Return the records exactly as they are.

DATA TO PROCESS: Begin

File: src/rtl/hzd_pkg.sv
package hzd_pkg;

    typedef enum logic [1:0] {
        FS_RF  = 2'b00,
        FS_WB  = 2'b01,
        FS_MEM = 2'b10
    } fwd_sel_e;

    typedef enum logic [1:0] {
        ACT_RUN    = 2'd0,
        ACT_HOLD   = 2'd1,
        ACT_SQUASH = 2'd2
    } ctl_act_e;

    localparam int NUM_SRC = 2;

endpackage

File: src/rtl/hzd_match.sv
module hzd_match #(
    parameter int AW = 5
) (
    input  logic [AW-1:0] src,
    input  logic [AW-1:0] dst,
    input  logic          wen,
    output logic          hit
);
    localparam logic [AW-1:0] ZERO_REG = '0;

    // Register 0 is hard-wired; it never produces a dependence.
    always_comb begin
        hit = wen && (dst != ZERO_REG) && (src == dst);
    end
endmodule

DATA TO PROCESS: End

ANSWER SPACE
File: src/rtl/hzd_pkg.sv
package hzd_pkg;

    typedef enum logic [1:0] {
        FS_RF  = 2'b00,
        FS_WB  = 2'b01,
        FS_MEM = 2'b10
    } fwd_sel_e;

    typedef enum logic [1:0] {
        ACT_RUN    = 2'd0,
        ACT_HOLD   = 2'd1,
        ACT_SQUASH = 2'd2
    } ctl_act_e;

    localparam int NUM_SRC = 2;

endpackage

File: src/rtl/hzd_match.sv
module hzd_match #(
    parameter int AW = 5
) (
    input  logic [AW-1:0] src,
    input  logic [AW-1:0] dst,
    input  logic          wen,
    output logic          hit
);
    localparam logic [AW-1:0] ZERO_REG = '0;

    // Register 0 is hard-wired; it never produces a dependence.
    always_comb begin
        hit = wen && (dst != ZERO_REG) && (src == dst);
    end
endmodule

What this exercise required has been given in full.